What you should do:
Looking at the listing below, retype exactly the lines starting at the one containing "step = powerUnderStep;" and ending at the one containing "pinPair(psel.upperPair, flags[0], flags[2]);", both included, and nothing else.

Data:
==> src/core/agc_decision.sv <==
// receive agc decision: power, analog peak and halfband detector paths
`timescale 1ns/10ps
module agc_decision (
    input  wire logic                  clock,          // agc clock 25 MHz
    input  wire logic                  rst,            // async reset, high
    input  wire agc_pkg::agc_apb_req_t apbReq,         // apb request
    output logic [31:0]                prdata,         // apb read data
    output logic                       pready,         // apb ready
    output logic                       pslverr,        // apb error
    input  wire logic                  rxEnable,       // receiver enable pin
    input  wire logic                  peakUpperHit,   // upper crossing pin
    input  wire logic                  peakLowerHit,   // lower crossing pin
    input  wire agc_pkg::agc_iq_t      iq,             // halfband samples
    input  wire logic                  powerValid,     // power result strobe
    input  wire logic [6:0]            powerLevel,     // power, -dB
    input  wire logic [4:0]            powerUnderStep, // power raise request
    output logic [5:0]                 peakUpperLevel, // analog upper level
    output logic [5:0]                 peakLowerLevel, // analog lower level
    output logic                       powerWindow,    // power window open
    output logic [7:0]                 gainIndex,      // gain index pointer
    output logic                       gainChange,     // gain changed pulse
    output agc_pkg::agc_pins_t         gpioPins        // status pin drive
);

// ==========================================================================
// state
typedef struct packed {
    logic [12:0][31:0] regs;
    logic [31:0]       rdata;
    logic [2:0][2:0]   sync;
    logic [2:0]        filt;
    logic [21:0]       period;
    logic [15:0]       tddCnt;
    logic              tddWait;
    logic              win;
    logic [6:0]        power;
    logic              havePwr;
    logic [5:0][7:0]   cnt;
    logic [29:0]       recTmr;
    logic [7:0]        gain;
    logic              gainChg;
    logic [15:0]       gOut;
    logic [15:0]       gOe;
} agc_dec_st_t;

localparam agc_dec_st_t ST_RST = '{regs: agc_pkg::RST_REGS,
    gain: agc_pkg::GAIN_START, default: '0};

agc_dec_st_t          q;
agc_dec_st_t          d;
agc_pkg::agc_ctrl_t   ctl;
agc_pkg::agc_pwr_t    pwr;
agc_pkg::agc_peak_t   pk;
agc_pkg::agc_step_t   stp;
agc_pkg::agc_hwin_t   hwin;
agc_pkg::agc_hlv_t    hlvA;
agc_pkg::agc_hlv_t    hlvB;
agc_pkg::agc_hcnt_t   hcnt;
agc_pkg::agc_recov_t  rec;
agc_pkg::agc_pinsel_t psel;
agc_pkg::agc_gain_t   gcfg;
logic [3:0]           ovl;
logic [2:0]           rise;
logic [5:0]           hits;
logic [5:0]           flags;
logic [5:0][7:0]      need;
logic                 expire;
logic                 inner;
logic                 outer;
logic                 fast;
logic                 atk;
logic                 up;
logic [4:0]           step;
logic [29:0]          lowInt;
logic [29:0]          midInt;
logic [29:0]          topInt;
logic [5:0]           aIdx;
logic                 aAligned;
logic                 mapped;
logic [31:0]          status;
logic [31:0]          rd;
logic [31:0]          pg;

assign ctl  = q.regs[agc_pkg::IDX_CTRL];
assign pwr  = q.regs[agc_pkg::IDX_PWR];
assign pk   = q.regs[agc_pkg::IDX_PEAK];
assign stp  = q.regs[agc_pkg::IDX_STEP];
assign hwin = q.regs[agc_pkg::IDX_HWIN];
assign hlvA = q.regs[agc_pkg::IDX_HLVA];
assign hlvB = q.regs[agc_pkg::IDX_HLVB];
assign hcnt = q.regs[agc_pkg::IDX_HCNT];
assign rec  = q.regs[agc_pkg::IDX_RECOV];
assign psel = q.regs[agc_pkg::IDX_PINSEL];
assign gcfg = q.regs[agc_pkg::IDX_GAIN];

// ==========================================================================
// helpers
function automatic logic [7:0] satInc(logic [7:0] c, logic h);
    return (h && c != 8'hff) ? c + 8'h01 : c;
endfunction

function automatic logic [29:0] scaleInt(logic [5:0] m, logic [29:0] b);
    return (30'(m) + 30'h1) * b;
endfunction

function automatic logic [31:0] pinPair(logic [3:0] sel, logic lo,
                                        logic hi);
    logic [3:0] b;
    b = sel + 4'h5;
    if (sel == 4'h0 || sel > 4'h9) begin
        return 32'h0;
    end
    return {16'h0003 << b, 16'({hi, lo}) << b};
endfunction

function automatic logic [7:0] stepGain(logic [7:0] g, logic [4:0] s,
                                        logic upw, logic [7:0] lo,
                                        logic [7:0] hi);
    logic [8:0] t;
    t = upw ? {1'b0, g} + {4'h0, s} : {1'b0, g} - {4'h0, s};
    if (!upw && (t[8] || t[7:0] < lo)) begin
        return lo;
    end else if (upw && t > {1'b0, hi}) begin
        return hi;
    end
    return t[7:0];
endfunction

// ==========================================================================
// halfband detector
agc_halfband_det u_half (
    .clock     (clock),
    .rst       (rst),
    .clear     (expire || !q.filt[0] || !ctl.halfOn),
    .iq        (iq),
    .measSel   (ctl.halfMeasure),
    .window    (hwin.windowCycles),
    .needCount (hwin.sampleCount),
    .levels    ({hlvA.loPart, hlvB.loPart, hlvB.hiPart, hlvA.hiPart}),
    .overload  (ovl)
);

// ==========================================================================
// detector evaluation and decision
assign expire = q.filt[0] && q.period == 22'h0;
assign need = {hcnt.lowCount, hcnt.midCount, hcnt.topCount,
               hcnt.upperCount, pk.lowerCount, pk.upperCount};
assign inner = q.havePwr && q.power < pwr.stableLevel;
assign outer = q.havePwr &&
               {1'b0, q.power} + {4'h0, pwr.outerOffset} <
               {1'b0, pwr.stableLevel};
assign fast = ctl.fastOn && ctl.peakMode && ctl.halfOn;
assign lowInt = {14'h0, rec.baseInterval};
assign midInt = scaleInt(rec.midMult, lowInt);
assign topInt = scaleInt(rec.topMult, midInt);

always_comb begin
    for (int k = 0; k < 6; k++) begin
        flags[k] = q.cnt[k] >= need[k];
    end
    atk = 1'b0;
    up = 1'b0;
    step = 5'h0;
    if (flags[0]) begin
        atk = 1'b1;
        step = stp.pkAttack;
    end else if (ctl.halfOn && flags[2]) begin
        atk = 1'b1;
        step = stp.halfAttack;
    end else if (!ctl.peakMode && outer) begin
        atk = 1'b1;
        step = pwr.largeStep;
    end else if (!ctl.peakMode && inner) begin
        atk = 1'b1;
        step = pwr.smallStep;
    end else if (fast) begin
        if (!flags[5] && q.recTmr >= lowInt) begin
            up = 1'b1;
            step = stp.halfLowStep;
        end else if (!flags[4] && q.recTmr >= midInt) begin
            up = 1'b1;
            step = stp.halfMidStep;
        end else if (!flags[3] && q.recTmr >= topInt) begin
            up = 1'b1;
            step = stp.halfTopStep;
        end
    end else if (ctl.peakMode) begin
        if (ctl.halfOn && !flags[3]) begin
            up = 1'b1;
            step = stp.halfTopStep;
        end else if (!flags[1]) begin
            up = 1'b1;
            step = stp.pkRecovery;
        end
    end else if (!(ctl.blockInc &&
                   (flags[1] || (ctl.halfOn && flags[3])))) begin
        up = 1'b1;
        step = powerUnderStep;
    end
end

// ==========================================================================
// status pins and register read
assign pg = pinPair(psel.innerPair, inner, outer)
          | pinPair(psel.lowerPair, flags[1], flags[3])
          | pinPair(psel.upperPair, flags[0], flags[2]);

assign status = {14'h0, flags, inner, outer, q.win, q.filt[0], q.gain};
assign aIdx = apbReq.paddr[7:2];
assign aAligned = apbReq.paddr[1:0] == 2'b00;
assign mapped = aAligned && aIdx <= agc_pkg::IDX_STATUS;

always_comb begin
    if (!aAligned) begin
        rd = 32'h0;
    end else if (aIdx < agc_pkg::NREG) begin
        rd = q.regs[aIdx[3:0]];
    end else if (aIdx == agc_pkg::IDX_STATUS) begin
        rd = status;
    end else begin
        rd = 32'h0;
    end
end

// ==========================================================================
// next state
always_comb begin
    d = q;
    d.gainChg = 1'b0;
    d.sync = {q.sync[1:0], {peakLowerHit, peakUpperHit, rxEnable}};
    for (int k = 0; k < 3; k++) begin
        if (q.sync[1][k] == q.sync[2][k]) begin
            d.filt[k] = q.sync[2][k];
        end
    end
    rise = d.filt & ~q.filt;
    hits = {ovl & {4{ctl.halfOn}}, rise[2:1]};
    for (int k = 0; k < 6; k++) begin
        d.cnt[k] = satInc(q.cnt[k], hits[k]);
    end
    if (q.recTmr != 30'h3fff_ffff) begin
        d.recTmr = q.recTmr + 30'h1;
    end
    if (q.period != 22'h0) begin
        d.period = q.period - 22'h1;
    end
    // tdd power window
    if (!ctl.tddOn) begin
        d.win = q.filt[0];
    end else if (q.tddWait) begin
        if (q.tddCnt == 16'h0) begin
            d.tddWait = 1'b0;
            d.win = 1'b1;
            d.tddCnt = q.regs[agc_pkg::IDX_TDD][31:16];
        end else begin
            d.tddCnt = q.tddCnt - 16'h1;
        end
    end else if (q.win && q.tddCnt != 16'h0) begin
        d.tddCnt = q.tddCnt - 16'h1;
        if (q.tddCnt == 16'h1) begin
            d.win = 1'b0;
        end
    end
    if (q.win && powerValid) begin
        d.power = powerLevel;
        d.havePwr = 1'b1;
    end
    if (expire) begin
        d.period = q.regs[agc_pkg::IDX_PERIOD][21:0];
        d.cnt = '0;
        d.havePwr = 1'b0;
        if (ctl.tddOn && !q.tddWait && q.tddCnt == 16'h0) begin
            d.win = 1'b0;
        end
        if (atk || up) begin
            d.gain = stepGain(q.gain, step, up, gcfg.minIdx, gcfg.maxIdx);
            d.gainChg = d.gain != q.gain;
        end
        if (d.gainChg) begin
            d.recTmr = 30'h0;
        end
    end
    if (rise[0]) begin
        d.period = q.regs[agc_pkg::IDX_PERIOD][21:0];
        d.cnt = '0;
        d.tddWait = ctl.tddOn;
        d.tddCnt = q.regs[agc_pkg::IDX_TDD][15:0];
        d.win = 1'b0;
        d.recTmr = 30'h0;
    end
    if (!d.filt[0]) begin
        d.cnt = '0;
        d.win = 1'b0;
        d.tddWait = 1'b0;
        d.havePwr = 1'b0;
    end
    d.gOut = pg[15:0];
    d.gOe = pg[31:16];
    if (apbReq.psel && !apbReq.penable) begin
        d.rdata = rd;
    end
    if (apbReq.psel && apbReq.penable && apbReq.pwrite && aAligned &&
        aIdx < agc_pkg::NREG) begin
        d.regs[aIdx[3:0]] = apbReq.pwdata;
    end
end

always_ff @(posedge clock or posedge rst) begin
    if (rst) begin
        q <= ST_RST;
    end else begin
        q <= d;
    end
end

// ==========================================================================
// outputs
assign prdata = q.rdata;
assign pready = apbReq.psel && apbReq.penable;
assign pslverr = pready && !mapped;
assign peakUpperLevel = pk.upperLevel;
assign peakLowerLevel = pk.lowerLevel;
assign powerWindow = q.win;
assign gainIndex = q.gain;
assign gainChange = q.gainChg;
assign gpioPins = '{out: q.gOut, oe: q.gOe};
endmodule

Finished task:
        step = powerUnderStep;
    end
end

// ==========================================================================
// status pins and register read
assign pg = pinPair(psel.innerPair, inner, outer)
          | pinPair(psel.lowerPair, flags[1], flags[3])
          | pinPair(psel.upperPair, flags[0], flags[2]);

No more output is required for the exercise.